TASK GOAL:
Each line in the records below, from the one that contains "# the run above: run d" to the one that contains "run d | 0.167", should be reproduced exactly, the first and last included.

______

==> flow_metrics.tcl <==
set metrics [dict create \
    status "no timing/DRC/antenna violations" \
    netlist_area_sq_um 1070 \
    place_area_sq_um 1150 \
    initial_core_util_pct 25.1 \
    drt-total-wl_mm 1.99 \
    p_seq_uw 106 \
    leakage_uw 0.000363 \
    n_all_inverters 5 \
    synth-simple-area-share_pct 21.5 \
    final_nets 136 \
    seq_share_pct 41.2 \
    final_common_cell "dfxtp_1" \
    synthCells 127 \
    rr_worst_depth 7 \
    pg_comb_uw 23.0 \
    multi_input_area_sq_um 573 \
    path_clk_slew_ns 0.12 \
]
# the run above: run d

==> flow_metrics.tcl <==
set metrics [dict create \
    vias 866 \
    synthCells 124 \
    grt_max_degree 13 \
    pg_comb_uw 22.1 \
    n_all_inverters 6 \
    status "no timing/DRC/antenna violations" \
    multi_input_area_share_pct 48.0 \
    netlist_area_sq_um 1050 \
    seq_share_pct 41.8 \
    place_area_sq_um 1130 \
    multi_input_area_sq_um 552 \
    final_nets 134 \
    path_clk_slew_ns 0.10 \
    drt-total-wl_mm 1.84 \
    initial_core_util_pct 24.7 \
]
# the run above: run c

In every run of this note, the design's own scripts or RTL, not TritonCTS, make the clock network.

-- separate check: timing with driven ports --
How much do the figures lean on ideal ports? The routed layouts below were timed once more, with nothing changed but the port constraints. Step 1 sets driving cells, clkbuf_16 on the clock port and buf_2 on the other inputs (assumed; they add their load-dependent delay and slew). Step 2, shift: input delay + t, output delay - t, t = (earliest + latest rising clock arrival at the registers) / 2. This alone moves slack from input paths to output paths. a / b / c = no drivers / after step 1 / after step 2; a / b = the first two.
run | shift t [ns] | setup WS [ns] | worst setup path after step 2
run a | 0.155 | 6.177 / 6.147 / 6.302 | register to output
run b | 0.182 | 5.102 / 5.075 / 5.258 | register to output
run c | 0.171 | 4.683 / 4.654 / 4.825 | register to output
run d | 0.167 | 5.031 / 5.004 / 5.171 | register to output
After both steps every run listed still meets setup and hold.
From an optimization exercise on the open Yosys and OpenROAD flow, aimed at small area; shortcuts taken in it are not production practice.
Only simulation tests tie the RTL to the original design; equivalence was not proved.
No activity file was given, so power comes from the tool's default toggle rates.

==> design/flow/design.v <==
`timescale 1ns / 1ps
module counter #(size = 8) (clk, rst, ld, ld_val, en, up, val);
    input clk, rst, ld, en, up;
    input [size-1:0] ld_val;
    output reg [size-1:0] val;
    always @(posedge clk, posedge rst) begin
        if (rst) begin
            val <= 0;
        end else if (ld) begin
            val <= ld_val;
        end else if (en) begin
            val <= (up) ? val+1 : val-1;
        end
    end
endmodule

______

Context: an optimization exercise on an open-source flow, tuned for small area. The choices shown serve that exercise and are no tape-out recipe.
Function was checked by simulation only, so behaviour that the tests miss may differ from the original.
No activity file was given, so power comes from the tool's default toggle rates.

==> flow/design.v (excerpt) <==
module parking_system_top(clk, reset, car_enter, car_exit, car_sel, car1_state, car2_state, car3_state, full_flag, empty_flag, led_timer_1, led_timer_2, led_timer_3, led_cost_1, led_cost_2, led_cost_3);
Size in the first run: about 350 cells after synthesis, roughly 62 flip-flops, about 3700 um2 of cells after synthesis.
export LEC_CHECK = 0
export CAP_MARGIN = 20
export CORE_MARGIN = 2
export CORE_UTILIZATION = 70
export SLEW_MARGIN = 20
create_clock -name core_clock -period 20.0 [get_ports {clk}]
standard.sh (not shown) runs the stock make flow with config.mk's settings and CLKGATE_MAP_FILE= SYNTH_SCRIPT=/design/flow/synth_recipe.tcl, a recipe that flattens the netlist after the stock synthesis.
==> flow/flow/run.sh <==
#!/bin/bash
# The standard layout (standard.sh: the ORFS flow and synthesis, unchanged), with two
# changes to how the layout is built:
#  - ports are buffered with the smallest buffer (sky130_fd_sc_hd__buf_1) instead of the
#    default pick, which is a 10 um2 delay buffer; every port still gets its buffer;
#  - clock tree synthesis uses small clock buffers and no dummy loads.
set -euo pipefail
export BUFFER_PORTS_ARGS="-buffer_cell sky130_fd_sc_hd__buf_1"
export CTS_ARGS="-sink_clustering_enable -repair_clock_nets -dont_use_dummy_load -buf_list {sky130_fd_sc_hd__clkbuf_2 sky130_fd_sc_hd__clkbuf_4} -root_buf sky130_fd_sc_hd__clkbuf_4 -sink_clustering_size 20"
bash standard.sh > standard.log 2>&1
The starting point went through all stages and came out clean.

______

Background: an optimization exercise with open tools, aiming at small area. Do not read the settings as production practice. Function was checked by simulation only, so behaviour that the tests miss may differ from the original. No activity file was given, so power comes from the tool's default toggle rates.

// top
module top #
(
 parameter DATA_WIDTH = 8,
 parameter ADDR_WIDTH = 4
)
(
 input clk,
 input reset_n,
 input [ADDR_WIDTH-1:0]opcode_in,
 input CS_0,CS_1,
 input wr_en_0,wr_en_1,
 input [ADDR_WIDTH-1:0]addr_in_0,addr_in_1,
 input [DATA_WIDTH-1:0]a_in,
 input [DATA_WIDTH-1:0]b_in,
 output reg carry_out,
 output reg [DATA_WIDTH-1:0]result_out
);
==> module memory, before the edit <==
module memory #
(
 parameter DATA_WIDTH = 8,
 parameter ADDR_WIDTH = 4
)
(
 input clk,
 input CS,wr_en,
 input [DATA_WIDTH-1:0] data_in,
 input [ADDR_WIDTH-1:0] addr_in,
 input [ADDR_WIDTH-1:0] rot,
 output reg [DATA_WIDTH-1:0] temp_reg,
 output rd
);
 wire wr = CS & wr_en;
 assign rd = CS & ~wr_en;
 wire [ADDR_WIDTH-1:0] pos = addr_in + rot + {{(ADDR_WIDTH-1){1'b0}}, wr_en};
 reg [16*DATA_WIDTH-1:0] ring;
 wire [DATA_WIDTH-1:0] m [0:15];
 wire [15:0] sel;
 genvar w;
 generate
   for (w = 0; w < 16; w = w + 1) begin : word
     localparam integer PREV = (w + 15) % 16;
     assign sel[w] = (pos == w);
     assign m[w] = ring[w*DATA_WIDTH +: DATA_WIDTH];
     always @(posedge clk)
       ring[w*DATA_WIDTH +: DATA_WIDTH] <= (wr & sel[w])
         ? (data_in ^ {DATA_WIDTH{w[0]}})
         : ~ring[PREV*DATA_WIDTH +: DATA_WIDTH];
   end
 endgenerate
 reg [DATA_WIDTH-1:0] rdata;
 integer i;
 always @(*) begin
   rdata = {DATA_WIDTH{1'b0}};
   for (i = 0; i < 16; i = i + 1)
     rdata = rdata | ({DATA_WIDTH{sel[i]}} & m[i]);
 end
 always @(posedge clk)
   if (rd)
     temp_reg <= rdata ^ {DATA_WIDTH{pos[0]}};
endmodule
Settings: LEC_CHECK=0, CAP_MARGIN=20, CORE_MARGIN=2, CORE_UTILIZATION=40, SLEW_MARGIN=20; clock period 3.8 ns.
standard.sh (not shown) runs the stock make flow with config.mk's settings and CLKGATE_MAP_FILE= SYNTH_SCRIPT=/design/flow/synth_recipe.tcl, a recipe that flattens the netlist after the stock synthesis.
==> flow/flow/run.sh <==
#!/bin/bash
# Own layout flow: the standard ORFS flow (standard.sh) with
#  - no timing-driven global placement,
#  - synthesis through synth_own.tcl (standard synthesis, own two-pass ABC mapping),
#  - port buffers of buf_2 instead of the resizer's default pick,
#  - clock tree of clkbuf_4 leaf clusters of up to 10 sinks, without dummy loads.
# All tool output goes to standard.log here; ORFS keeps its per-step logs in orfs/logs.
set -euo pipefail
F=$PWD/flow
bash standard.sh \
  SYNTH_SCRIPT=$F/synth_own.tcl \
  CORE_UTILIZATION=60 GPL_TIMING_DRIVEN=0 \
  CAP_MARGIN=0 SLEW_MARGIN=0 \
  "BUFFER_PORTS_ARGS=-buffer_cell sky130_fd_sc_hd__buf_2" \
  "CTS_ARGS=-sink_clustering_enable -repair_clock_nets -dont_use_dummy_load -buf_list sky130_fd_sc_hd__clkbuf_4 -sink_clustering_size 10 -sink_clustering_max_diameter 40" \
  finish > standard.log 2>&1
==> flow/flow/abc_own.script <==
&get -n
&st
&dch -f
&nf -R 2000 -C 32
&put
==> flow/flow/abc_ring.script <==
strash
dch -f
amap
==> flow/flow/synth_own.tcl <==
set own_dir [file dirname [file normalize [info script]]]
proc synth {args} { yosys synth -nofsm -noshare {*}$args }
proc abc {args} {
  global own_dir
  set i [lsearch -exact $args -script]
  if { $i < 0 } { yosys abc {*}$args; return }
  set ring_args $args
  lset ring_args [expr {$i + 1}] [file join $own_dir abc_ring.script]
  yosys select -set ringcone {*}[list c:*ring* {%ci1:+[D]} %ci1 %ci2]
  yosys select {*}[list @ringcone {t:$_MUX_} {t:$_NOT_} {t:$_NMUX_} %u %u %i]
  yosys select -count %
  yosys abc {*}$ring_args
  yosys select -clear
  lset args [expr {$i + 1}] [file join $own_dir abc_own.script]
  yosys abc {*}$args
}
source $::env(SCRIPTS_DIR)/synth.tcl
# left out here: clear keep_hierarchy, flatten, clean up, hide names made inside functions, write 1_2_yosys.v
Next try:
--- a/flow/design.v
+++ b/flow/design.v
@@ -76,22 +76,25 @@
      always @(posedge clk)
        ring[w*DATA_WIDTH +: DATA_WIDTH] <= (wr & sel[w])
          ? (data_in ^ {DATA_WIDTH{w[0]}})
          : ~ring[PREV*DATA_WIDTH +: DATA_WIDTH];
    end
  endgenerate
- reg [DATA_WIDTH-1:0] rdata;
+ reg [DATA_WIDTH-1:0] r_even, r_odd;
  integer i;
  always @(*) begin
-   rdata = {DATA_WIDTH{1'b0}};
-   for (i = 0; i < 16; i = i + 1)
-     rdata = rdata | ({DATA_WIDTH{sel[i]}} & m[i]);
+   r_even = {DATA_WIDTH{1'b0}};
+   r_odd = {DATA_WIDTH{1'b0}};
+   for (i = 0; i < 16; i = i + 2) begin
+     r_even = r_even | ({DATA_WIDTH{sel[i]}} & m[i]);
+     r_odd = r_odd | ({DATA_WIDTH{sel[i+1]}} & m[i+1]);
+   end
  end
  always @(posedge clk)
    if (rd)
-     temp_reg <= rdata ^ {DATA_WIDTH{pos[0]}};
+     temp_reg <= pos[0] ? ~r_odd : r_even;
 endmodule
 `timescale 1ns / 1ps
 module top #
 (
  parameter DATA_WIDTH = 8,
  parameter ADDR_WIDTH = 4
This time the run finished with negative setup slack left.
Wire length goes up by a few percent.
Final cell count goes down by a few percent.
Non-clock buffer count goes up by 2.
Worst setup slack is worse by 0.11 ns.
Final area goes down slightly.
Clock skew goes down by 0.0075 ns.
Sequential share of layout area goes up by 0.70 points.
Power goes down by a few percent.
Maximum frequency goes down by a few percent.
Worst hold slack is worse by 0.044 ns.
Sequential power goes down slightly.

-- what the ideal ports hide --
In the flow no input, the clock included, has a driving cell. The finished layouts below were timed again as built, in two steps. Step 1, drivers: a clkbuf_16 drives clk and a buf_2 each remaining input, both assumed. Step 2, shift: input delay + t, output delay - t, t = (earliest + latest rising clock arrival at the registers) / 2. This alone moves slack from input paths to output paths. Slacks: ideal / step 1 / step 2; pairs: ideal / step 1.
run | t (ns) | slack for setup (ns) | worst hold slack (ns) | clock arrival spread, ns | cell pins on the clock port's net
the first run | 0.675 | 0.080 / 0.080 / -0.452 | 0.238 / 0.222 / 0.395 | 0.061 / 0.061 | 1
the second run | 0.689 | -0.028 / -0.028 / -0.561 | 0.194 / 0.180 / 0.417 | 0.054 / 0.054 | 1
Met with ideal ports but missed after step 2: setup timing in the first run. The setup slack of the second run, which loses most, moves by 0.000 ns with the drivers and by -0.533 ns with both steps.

______

ANSWER SPACE:
# the run above: run d

==> flow_metrics.tcl <==
set metrics [dict create \
    vias 866 \
    synthCells 124 \
    grt_max_degree 13 \
    pg_comb_uw 22.1 \
    n_all_inverters 6 \
    status "no timing/DRC/antenna violations" \
    multi_input_area_share_pct 48.0 \
    netlist_area_sq_um 1050 \
    seq_share_pct 41.8 \
    place_area_sq_um 1130 \
    multi_input_area_sq_um 552 \
    final_nets 134 \
    path_clk_slew_ns 0.10 \
    drt-total-wl_mm 1.84 \
    initial_core_util_pct 24.7 \
]
# the run above: run c

In every run of this note, the design's own scripts or RTL, not TritonCTS, make the clock network.

-- separate check: timing with driven ports --
How much do the figures lean on ideal ports? The routed layouts below were timed once more, with nothing changed but the port constraints. Step 1 sets driving cells, clkbuf_16 on the clock port and buf_2 on the other inputs (assumed; they add their load-dependent delay and slew). Step 2, shift: input delay + t, output delay - t, t = (earliest + latest rising clock arrival at the registers) / 2. This alone moves slack from input paths to output paths. a / b / c = no drivers / after step 1 / after step 2; a / b = the first two.
run | shift t [ns] | setup WS [ns] | worst setup path after step 2
run a | 0.155 | 6.177 / 6.147 / 6.302 | register to output
run b | 0.182 | 5.102 / 5.075 / 5.258 | register to output
run c | 0.171 | 4.683 / 4.654 / 4.825 | register to output
run d | 0.167 | 5.031 / 5.004 / 5.171 | register to output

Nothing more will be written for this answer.